No es una represalia por los miles de cohetes que han llovido sobre el sur de Israel durante años, o por el cabo secuestrado hace más de dos, es una ofensiva para cambiar las condiciones sobre el terreno.
Es una guerra que ha conseguido una notable sorpresa estratégica. El 18 de diciembre varios ministros reprocharon a Olmert y a su colega de Defensa Barak no tomar represalias por la reciente lluvia de misiles Qassams lanzados desde Gaza. El gabinete sólo fue informado el miércoles 24 y votó unánimemente a favor. La ministra de Exteriores y candidata a la jefatura del Gobierno, Tzipi Livni, se fue a El Cairo para dar cuenta a Mubarak.
La decisión final la tomaron Olmert, Barak y Livni el viernes 26 para el 27, con los jefes de estado mayor y de inteligencia militar. En esa noche se comunicó la noticia a los principales políticos.

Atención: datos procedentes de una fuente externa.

==> src/rtl/game_pkg.sv <==
// Shared types and constants for the snakes-and-ladders turn controller:
// FSM state encoding, position width and the board-map source/destination table.
package game_pkg;

    localparam int unsigned POS_W = 7;
    localparam int unsigned MAP_N = 6;

    typedef enum logic [2:0] {
        StIdle,
        StReady,
        StRoll,
        StSample,
        StMove,
        StJump,
        StUpdate,
        StDone
    } game_state_e;

    // Entry i maps MAP_SRC[i] to MAP_DST[i]; ladders first, then snakes.
    localparam logic [MAP_N-1:0][POS_W-1:0] MAP_SRC = {
        7'd51, 7'd39, 7'd27, 7'd11, 7'd5, 7'd3
    };
    localparam logic [MAP_N-1:0][POS_W-1:0] MAP_DST = {
        7'd19, 7'd3, 7'd1, 7'd26, 7'd8, 7'd22
    };

    function automatic logic dice_ok(input logic [2:0] d);
        return (d != 3'd0) && (d != 3'd7);
    endfunction

endpackage

==> src/rtl/board_map.sv <==
// Combinational board map: returns the square a piece ends on after any
// snake or ladder at the target square; unlisted squares pass through.
module board_map
    import game_pkg::*;
(
    input  logic [POS_W-1:0] target,
    output logic [POS_W-1:0] landed
);

    always_comb begin
        landed = target;
        for (int i = 0; i < int'(MAP_N); i++) begin
            if (target == MAP_SRC[i]) begin
                landed = MAP_DST[i];
            end
        end
    end

endmodule

==> src/rtl/game_turn_controller.sv <==
// Turn sequencer for a 2..4 player snakes-and-ladders game.
// Optional macro SL_EXTRA_TURN_EN: a captured 6 without a win keeps the same player.
module game_turn_controller
    import game_pkg::*;
#(
    parameter int unsigned NUM_PLAYERS = 2,
    parameter int unsigned BOARD_MAX   = 100
) (
    input  logic        clk,
    input  logic        reset,
    input  logic        start,
    input  logic        roll_btn,
    input  logic [2:0]  dice_value,
    output logic        dice_roll,
    output logic [1:0]  active_player,
    output logic [27:0] positions,
    output logic        busy,
    output logic        turn_done,
    output logic        winner_valid,
    output logic [1:0]  winner_id
);

    localparam logic [1:0]       LastPlayer = 2'(NUM_PLAYERS - 1);
    localparam logic [7:0]       BoardMaxW  = 8'(BOARD_MAX);
    localparam logic [POS_W-1:0] BoardMaxP  = POS_W'(BOARD_MAX);

    game_state_e             state_q, state_d;
    logic [3:0][POS_W-1:0]   pos_q, pos_d;
    logic [1:0]              active_q, active_d;
    logic [1:0]              winner_q, winner_d;
    logic [2:0]              dice_q, dice_d;
    logic [POS_W-1:0]        target_q, target_d;

    logic [POS_W-1:0]        cur_pos;
    logic [7:0]              sum;
    logic [POS_W-1:0]        landed;
    logic                    keep_turn;

    assign cur_pos = pos_q[active_q];
    assign sum     = {1'b0, cur_pos} + {5'b0, dice_q};

    board_map u_board_map (
        .target (target_q),
        .landed (landed)
    );

`ifdef SL_EXTRA_TURN_EN
    assign keep_turn = (dice_q == 3'd6);
`else
    assign keep_turn = 1'b0;
`endif

    always_comb begin
        state_d  = state_q;
        pos_d    = pos_q;
        active_d = active_q;
        winner_d = winner_q;
        dice_d   = dice_q;
        target_d = target_q;

        unique case (state_q)
            StIdle: begin
                if (start) begin
                    state_d  = StReady;
                    pos_d    = '0;
                    active_d = 2'd0;
                    winner_d = 2'd0;
                end
            end
            StReady: begin
                // start wins over roll_btn and restarts on a clean board
                if (start) begin
                    pos_d    = '0;
                    active_d = 2'd0;
                    winner_d = 2'd0;
                end else if (roll_btn) begin
                    state_d = StRoll;
                end
            end
            StRoll: begin
                state_d = StSample;
            end
            StSample: begin
                dice_d  = dice_value;
                state_d = dice_ok(dice_value) ? StMove : StRoll;
            end
            StMove: begin
                // exact landing: overshooting the last square leaves the piece in place
                target_d = (sum > BoardMaxW) ? cur_pos : sum[POS_W-1:0];
                state_d  = StJump;
            end
            StJump: begin
                pos_d[active_q] = landed;
                state_d         = StUpdate;
            end
            StUpdate: begin
                if (cur_pos == BoardMaxP) begin
                    winner_d = active_q;
                    state_d  = StDone;
                end else begin
                    if (!keep_turn) begin
                        active_d = (active_q == LastPlayer) ? 2'd0 : active_q + 2'd1;
                    end
                    state_d = StReady;
                end
            end
            StDone: begin
                if (start) begin
                    pos_d    = '0;
                    active_d = 2'd0;
                    winner_d = 2'd0;
                    state_d  = StReady;
                end
            end
            default: begin
                state_d = StIdle;
            end
        endcase
    end

    always_ff @(posedge clk or posedge reset) begin
        if (reset) begin
            state_q  <= StIdle;
            pos_q    <= '0;
            active_q <= 2'd0;
            winner_q <= 2'd0;
            dice_q   <= 3'd0;
            target_q <= '0;
        end else begin
            state_q  <= state_d;
            pos_q    <= pos_d;
            active_q <= active_d;
            winner_q <= winner_d;
            dice_q   <= dice_d;
            target_q <= target_d;
        end
    end

    assign dice_roll     = (state_q == StRoll);
    assign turn_done     = (state_q == StUpdate);
    assign winner_valid  = (state_q == StDone);
    assign winner_id     = winner_q;
    assign active_player = active_q;
    assign busy          = !((state_q == StIdle) || (state_q == StReady) || (state_q == StDone));

    always_comb begin
        positions = '0;
        for (int i = 0; i < 4; i++) begin
            if (i < int'(NUM_PLAYERS)) begin
                positions[i*POS_W +: POS_W] = pos_q[i];
            end
        end
    end

endmodule

==> config.mk <==
export PLATFORM = sky130hd
export DESIGN_NAME = game_turn_controller
export DESIGN_NICKNAME = d
export VERILOG_FILES = /design/src/rtl/game_pkg.sv /design/src/rtl/board_map.sv /design/src/rtl/game_turn_controller.sv
export SDC_FILE = /design/constraint.sdc
export NUM_CORES = 1
export LEC_CHECK = 0
export ABC_AREA = 1
export BUFFER_PORTS_ARGS = -buffer_cell sky130_fd_sc_hd__buf_2
export CORE_MARGIN = 2
export CORE_UTILIZATION = 51
export DETAILED_ROUTE_END_ITERATION = 12
export HOLD_SLACK_MARGIN = 0.08
export PLACE_DENSITY = 0.75
export SETUP_SLACK_MARGIN = 0.3
export SLEW_MARGIN = 20
export SYNTH_ARGS = -nofsm -noshare
export SYNTH_HDL_FRONTEND = slang
export SYNTH_SLANG_ARGS = --single-unit
==> constraint.sdc <==
create_clock -name clk -period 2.3 [get_ports clk]
set_input_delay 0.46 -clock clk [delete_from_list [all_inputs] [get_ports clk]]
set_output_delay 0.46 -clock clk [all_outputs]
set_load 0.1 [all_outputs]
==> results of run 1 <==
## flip-flops by register name, indices dropped and copies added, names as in the netlist
register       count
winner_id          2
positions         14
target_q           7
dice_q             3
state_q            3
pos_q             14
active_player      2
## what timing repair did
item	4_1_cts	5_1_grt
setup endpoints to repair	8	35
setup buffers	4	1
pin swaps	4	0
resized for setup	7	13
hold endpoints to repair	0	0
## kinds of logic (layout without fill, tap and decap cells)
logic type / Yosys count / after routing / share of synthesized area
xor+xnor: 2 / 2 / 0.00609
compound gates: 56 / 56 / 0.130
flops: 45 / 45 / 0.391
simple gates: 171 / 171 / 0.274
buf+inv: 98 / 128 / 0.178
fa+ha+maj: 4 / 4 / 0.0200
other cells: 1 / 14 / 0.00130
## path summary, 6_finish.rpt
check,end,slack [ns],depth (start not counted),start
setup / recovery,target_q[3],-0.33,19,active_player[1]
hold / removal,active_player[1],0.21,2,reset
setup reg to reg,target_q[3],-0.33,19,active_player[1]
hold reg to reg,winner_id[0],0.49,2,winner_id[0]
max in group asynchronous,positions[5],1.48,3,reset
min in group clk,dice_q[2],0.39,3,dice_value[2]
## placed cells by master, fill, tap and decap left out, types with 2 or more instances in the layout
cell,n
a21oi_1,3
a21oi_2,2
a21oi_4,4
buf_2,26
buf_4,25
clkbuf_8,5
clkinv_4,2
conb_1,14
dfrtp_1,42
dfrtp_4,2
inv_1,57
inv_2,4
inv_4,3
nand2_1,99
nand2_2,10
nand3_1,17
nand3b_1,2
nand4_1,4
nor2_1,15
nor2_2,7
nor2_4,6
nor3_1,4
nor3_2,2
nor3_4,2
o21ai_0,7
o21ai_1,4
o22ai_1,29
o22ai_2,3
## worst max-delay path: stages (launching register included)
cell,delay [ns]
dfrtp_4,0.53
buf_12,0.14
nor2_4,0.10
inv_4,0.05
o22ai_2,0.09
nor3_2,0.07
inv_1,0.06
ha_2,0.16
inv_2,0.04
fa_2,0.34
o21ai_2,0.13
nand2_1,0.09
nor2_2,0.12
nor2_2,0.05
nor2_4,0.12
nand3_4,0.13
nand2_4,0.10
nand2_1,0.05
nand3_1,0.07
nand2_1,0.05
## metal layers
metal	global-route usage	wire length [microns]	vias up
met5	0	0	-
met4	0.0707	88	0
met3	0.0455	292	9
met2	0.378	3280	50
met1	0.286	2840	1183
li1	-	-	1247
## per-stage QoR
stage,instance area [sq um],worst slack [ns],cells
3_3_place_gp,3120,-0.245,479
6_report,3350,-0.325,492
5_1_grt,3350,-0.523,492
2_1_floorplan,2980,-0.498,390
3_5_place_dp,3120,-0.313,479
4_1_cts,3290,-0.301,491
## layout make-up
class                   instances  area share
clock buffers                   6      0.0217
multi-input cells             247       0.417
repair buffers                 54       0.106
inverters                      66      0.0777
well taps                      72      0.0269
flip-flops and latches         45       0.339
clock inverters                 2      0.0116
==> run_results.csv, run 1 <==
group,metric,value,unit
die,core-area,5470,sq um
sta,final_hold_viol_count,0,
synth,synth_area_leaders,"dfrtp_1, nand2_1, inv_1",
setup_path,crit_type,"reg2reg",
clock_network,cts_sinks,45,
route,wire_per_inst,13.2,microns
finish,drive_above_1_share,0.276,
finish,register_area,1130,sq um
route,ant_nets,0,
synth,synth_cells,377,
route,detail_route.wirelength,6.51,mm
synth,synth_commonest_cells,"nand2_1, inv_1, dfrtp_1",
route,drc_errors,0,
finish,final_core_util,0.612,
clock_network,cts_tree,"done",
synth,yosysSeqAreaShare,0.391,
flow_run,cap_viol_max_count,0,
min_path,hold_path.class,"in2async",
place,port-buffer-count,28,
place,hpwl,5.06,mm
synth,synth-seq-cells,45,
sta,worst_slew_pin_slew,0.846,ns
setup_path,cp_max_fo,7,
place,gp_congestion,0.926,
clock_network,clkLatencyLatePin,0.31,ns
global_routing,grt_max_degree,25,
setup_path,cp.required,2.50,ns
setup_path,setup.worst_path.end_class,"flip-flop",
global_routing,grt_first_pass_wirelength,11.0,mm
route,dr_total_vias,2489,
sta,whs,0.205,ns
sta,tns,-2.11,ns
sta,period_share,1.14,
synth,yosysWarnings,0,
global_routing,grt_antenna_before_repair,0,
synth,syn-cell-area,2880,sq um
sta,max_freq,381,MHz
finish,diodes,0,
global_routing,overflow,0,
sta,slew_viol_final,0,
synth,synth_ff_type,"dfrtp_1",
clock_network,clk_pin_slew,0.09,ns
sta,setup_slack,-0.325,ns
synth,synth_top_cell_area_share,0.391,
die,rows,27,
finish,fillers,514,
synth,synth-edff-count,0,
status,status,"finished, violations left",
sta,finalSetupViolCount,7,
route,viasPerCell,5.06,
die,start_util,0.526,
sta,relSlewSlack,0.433,
sta,fin_crit,2.63,ns
die,die_w,79.1,microns
finish,multi_input_area,1400,sq um
global_routing,grt_pass1_vias,2424,
sta,grt_setup_unrepaired,"true",
sta,skew,0.0122,ns
clock_network,cts_buffer_depth,2,
synth,synth_most_common_cell,"nand2_1",
global_routing,grt_usage,0.223,
synth,synth_largest_area_cell,"dfrtp_1",
route,first_pass_iters,4,
die,pin_count,43,
setup_path,critPathLaunchType,"flip-flop",
status,violations,"setup timing",
route,first_iter_violations,135,
setup_path,worstPathArrival,2.82,ns
synth,avgSynthCellArea,7.64,sq um
clock_network,numCtsBuffers,5,
die,die_h,79.1,microns
synth,synthArstFlopShare,1.00,
die,die_area,6260,sq um
finish,syn_to_final_growth,16.3,%
clock_network,cts-root-buf,"clkbuf_8",
clock_network,htreeDepth,2,
clock_network,hold_buffers,0,
synth,yosysUniqueCellTypes,38,
finish,nNetsFinal,430,
Power of run 1 is left out: the tool's default activity adds up to more than one toggle a clock period on the data nets, which glitch-free logic cannot reach.
==> run 2, diff against run 1 <==
--- a/config.mk
+++ b/config.mk
@@ -12,7 +12,7 @@
 export DETAILED_ROUTE_END_ITERATION = 12
 export HOLD_SLACK_MARGIN = 0.08
 export PLACE_DENSITY = 0.75
-export SETUP_SLACK_MARGIN = 0.3
+export SETUP_SLACK_MARGIN = 0.15
 export SLEW_MARGIN = 20
 export SYNTH_ARGS = -nofsm -noshare
 export SYNTH_HDL_FRONTEND = slang
==> run 2 against run 1 <==
  * The flow still finishes with violations (setup timing)
  * Core utilization is 1.6 points lower
  * Highest routed layer unchanged
  * Clock skew is 0.00060 ns lower
  * Cell count is 0.61% lower
==> run_results.csv, run 2 (same netlist as run 1, synthesis figures left out) <==
group,metric,value,unit
die,rows,27,
setup_path,r2r_slack,-0.28,ns
setup_path,worstPathArrival,2.77,ns
route,drc_errors,0,
setup_path,crit_slowest_cell,"dfrtp_4",
clock_network,numCtsBuffers,5,
route,wire_per_inst,13.9,microns
status,status,"finished, violations left",
global_routing,grt_pass1_vias,2372,
route,first_iter_violations,177,
finish,nNetsFinal,427,
route,ant_nets,0,
setup_path,critPathLaunchType,"flip-flop",
setup_path,critical_path.max_stage_delay,0.55,ns
sta,grt_setup_unrepaired,"true",
clock_network,cts-root-buf,"clkbuf_8",
setup_path,path_buf_inv,3,
setup_path,r2r-end,"target_q[0]",
clock_network,cts_sinks,45,
setup_path,setup.worst_path.end_class,"flip-flop",
setup_path,crit_chain,"inv_6 -> nand2_4 -> o22ai_4 -> nor3_2 -> inv_1 -> ha_1 -> inv_2 -> fa_2 -> o21ai_2 -> nand3_1 -> nand2_2 -> nand3_2 -> nand3_4 -> nand3_1 -> nand3_1 -> nand2_1",
flow_run,cap_viol_max_count,0,
place,hpwl,5.05,mm
sta,slew_viol_final,0,
finish,stdcell_area,3260,sq um
global_routing,overflow,0,
setup_path,crit_type,"reg2reg",
die,start_util,0.526,
clock_network,clk_pin_slew,0.09,ns
die,die_area,6260,sq um
clock_network,clkLatencyLatePin,0.30,ns
route,detail_route.wirelength,6.82,mm
min_path,hold_path.class,"in2async",
place,port-buffer-count,28,
global_routing,grt_max_degree,24,
setup_path,cp_max_fo,7,
clock_network,cts_tree,"done",
die,die_h,79.1,microns
setup_path,crit_family,"simple AND/OR/NAND/NOR gates",
sta,relSlewSlack,0.403,
finish,mostFrequentLayoutCell,"nand2_1",
route,dr_total_vias,2510,
sta,finalSetupViolCount,7,
setup_path,cp_common_cell,"nand3_1",
finish,final_cell_mix,"nand2_1, inv_1, dfrtp_1",
setup_path,ff2ff_path_depth,16,
sta,final_hold_viol_count,0,
sta,worst_slew_pin_slew,0.890,ns
finish,drive_above_1_share,0.254,
setup_path,cp.required,2.49,ns
place,pre_cts_ws,-0.302,ns
route,viasPerCell,5.13,
route,first_pass_iters,4,
sta,fin_crit,2.58,ns
finish,syn_to_final_growth,13.3,%
global_routing,grt_antenna_before_repair,0,
sta,setup_slack,-0.276,ns
die,die_w,79.1,microns
place,dpl-instance-area,3080,sq um
setup_path,rr_startpoint,"active_player[1]",
sta,skew,0.0116,ns
global_routing,grt_usage,0.227,
setup_path,worstSetupEndpoint,"target_q[0]",
status,violations,"setup timing",
global_routing,grt_first_pass_wirelength,11.0,mm
setup_path,startpoint,"active_player[1]",
die,core-area,5470,sq um
finish,diodes,0,
die,pin_count,43,
clock_network,cts_buffer_depth,2,
place,gp_congestion,0.882,
setup_path,cp_num_cells,16,
sta,period_share,1.12,
sta,max_freq,388,MHz
clock_network,htreeDepth,2,
## run 2: cell types whose count changed in the layout (fill, tap and decap cells not counted), moves of 2 or more
| cell | delta |
|---|---|
| nor2_1 | +3 |
| nand2_2 | -2 |
| clkinvlp_4 | +2 |
| nor2_2 | -2 |
| a21oi_2 | +3 |
| buf_4 | -3 |
| a21oi_4 | -3 |
| ha_1 | +2 |
## run 2: cell type report
class                           count  area (sq um)
Sequential cell                    45          1130
Clock buffer                        6          72.6
Multi-Input combinational cell    247          1360
Fill cell                         513          2210
Tap cell                           72          90.1
Clock inverter                      2          15.0
Inverter                           66           263
Timing Repair Buffer               51           332
## run 2: what timing repair did
action	4_1_cts	5_1_grt
resized for setup	8	5
endpoints found under the setup margin	8	8
pin swaps	7	7
hold buffers	0	0
buffers inserted	4	3
## run 2: through the flow
stage / hold WS (ns) / utilization / TNS [ns] / cells
2_1_floorplan: 0.448 / - / -3.27 / 390
3_3_place_gp: 0.467 / 0.563 / -1.45 / 474
3_5_place_dp: 0.478 / 0.563 / -1.93 / 474
4_1_cts: 0.250 / 0.589 / -1.70 / 486
5_1_grt: 0.285 / 0.596 / -2.95 / 489
6_report: 0.224 / 0.596 / -1.76 / 489
## run 2: worst min path at each step
stage                    to  slack (ns)  cells past startpoint
6_report          pos_q[17]        0.22                      2
5_1_grt           dice_q[2]        0.28                      2
4_1_cts           pos_q[17]        0.25                      2
3_5_place_dp   winner_id[0]        0.48                      2
3_3_place_gp   winner_id[0]        0.47                      2
2_1_floorplan     dice_q[2]        0.45                      2
## run 2: per-layer routing
metal  vias up  GRT usage  part of all wire
met4         0     0.0897             0.022
met5         -          0                 0
met1      1176      0.280              0.44
met2        75      0.392              0.49
li1       1242          -                 -
met3        17     0.0443             0.048
Power of run 2 is left out for the same reason.
==> run 3, diff against run 2 <==
--- a/config.mk
+++ b/config.mk
@@ -6,12 +6,12 @@
 export NUM_CORES = 1
 export LEC_CHECK = 0
 export ABC_AREA = 1
-export BUFFER_PORTS_ARGS = -buffer_cell sky130_fd_sc_hd__buf_2
 export CORE_MARGIN = 2
 export CORE_UTILIZATION = 51
 export DETAILED_ROUTE_END_ITERATION = 12
+export DONT_BUFFER_PORTS = 1
 export HOLD_SLACK_MARGIN = 0.08
-export PLACE_DENSITY = 0.75
+export PLACE_DENSITY = 0.69
 export SETUP_SLACK_MARGIN = 0.15
 export SLEW_MARGIN = 20
 export SYNTH_ARGS = -nofsm -noshare
==> run 3 against run 2 <==
  * The run still ends with setup timing left
  * Clock-buffer cell count is 1 higher
  * Setup slack worse by 0.13 ns
  * Via count is 1.1% higher
  * Clock skew is 0.0055 ns lower
  * Sequential cell count stayed put
  * Critical path depth is 3 higher
  * Register-to-register slack worse by 0.13 ns
  * Worst hold slack worse by 0.14 ns
  * Routed wire length is 2.2% lower
  * Sequential share of layout area is 1.1 points lower
  * Maximum frequency is 4.9% lower
  * Highest routed layer unchanged
==> run_results.csv, run 3 (same netlist as run 1, synthesis figures left out) <==
group,metric,value,unit
status,status,"finished, violations left",
status,violations,"setup timing",
route,viasPerCell,5.19,
sta,period_share,1.18,
finish,diodes,0,
clock_network,cts-root-buf,"clkbuf_8",
place,dp_cells,475,
power,max-vdd-ir-drop,0.942,mV
power,switching_share,0.548,
power,switching_power,3010,uW
sta,grt_setup_unrepaired,"true",
setup_path,rr_startpoint,"active_player[1]",
setup_path,cp.required,2.49,ns
die,start_util,0.526,
global_routing,grt_first_pass_wirelength,11.0,mm
die,pin_count,43,
route,first_pass_iters,5,
global_routing,grt_max_degree,21,
min_path,hold_path.class,"in2async",
sta,slew_viol_final,0,
place,gp_congestion,0.886,
sta,setup_slack,-0.409,ns
power,power,5490,uW
setup_path,crit_slowest_cell,"dfrtp_4",
die,die_h,79.1,microns
setup_path,cp_max_fo,7,
finish,nNetsFinal,427,
finish,final_cell_mix,"nand2_1, inv_1, buf_4",
clock_network,htreeDepth,2,
finish,fillers,488,
global_routing,overflow,0,
power,power_density,1630,nW/um^2
finish,drive_above_1_share,0.254,
power,combPwrFrac,0.646,
die,rows,27,
clock_network,cts_sinks,45,
global_routing,grt_antenna_before_repair,0,
sta,worst_slew_pin_slew,0.753,ns
power,p_leak,0.00170,uW
die,die_area,6260,sq um
sta,skew,0.00610,ns
global_routing,grt_usage,0.225,
clock_network,cts_buffer_depth,2,
finish,mostFrequentLayoutCell,"nand2_1",
clock_network,clk_pin_slew,0.08,ns
power,seq_power_share,0.242,
setup_path,ff2ff_path_depth,19,
finish,fin_cells,489,
route,wire_per_inst,13.6,microns
sta,finalSetupViolCount,7,
clock_network,numCtsBuffers,5,
sta,relSlewSlack,0.495,
route,ant_nets,0,
finish,syn_to_final_growth,17.0,%
route,detail_route.wirelength,6.67,mm
clock_network,hold_buffers,0,
route,first_iter_violations,172,
sta,tns,-2.71,ns
die,die_w,79.1,microns
route,drc_errors,0,
sta,fin_crit,2.71,ns
sta,final_hold_viol_count,0,
setup_path,r2r-end,"target_q[1]",
place,hpwl,5.13,mm
setup_path,crit_type,"reg2reg",
setup_path,r2r_slack,-0.41,ns
die,core-area,5470,sq um
setup_path,worstPathArrival,2.90,ns
clock_network,clkLatencyLatePin,0.30,ns
place,port-buffer-count,0,
setup_path,critical_path.max_stage_delay,0.52,ns
setup_path,crit_chain,"buf_12 -> nor2_4 -> inv_4 -> o22ai_4 -> nor3_2 -> inv_1 -> ha_2 -> inv_2 -> fa_2 -> o21ai_2 -> nand2_2 -> nor2_2 -> nor2_2 -> nor2_4 -> nand3_4 -> nand2_4 -> nand2_1 -> nand3_1 -> nand2_1",
clock_network,cts_tree,"done",
setup_path,critPathLaunchType,"flip-flop",
flow_run,cap_viol_max_count,0,
setup_path,setup.worst_path.end_class,"flip-flop",
power,cellInternalPower,2490,uW
global_routing,grt_pass1_vias,2342,
place,pre_cts_ws,-0.304,ns
route,dr_total_vias,2537,
sta,max_freq,369,MHz
power,clockPowerShare,0.112,
[run 3: timing repair]
item                       CTS  global route
setup endpoints to repair    8            12
pin swaps                    2             6
setup buffers                0             6
cloned                       0             0
gates resized for setup      2            11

La posibilidad se venía barajando desde que resultó evidente el fracaso del proyecto de Sharon de transferir la soberanía a los palestinos en sus territorios. Gaza abortó la posibilidad de la orilla oeste.
Hamas tiene ya bajo su fuego a un millón de israelíes. Y el alcance de los misiles que le proporciona Irán siempre aumenta. Nadie lo toleraría. Y además para sobrevivir tiene que restablecer su capacidad de disuasión. Desbaratar la imagen de tigre de papel. Por eso, tras ese semifracaso contra Hézbollah en el sur del Líbano en el verano del 06, tenía que usar masivamente sus fuerzas terrestres.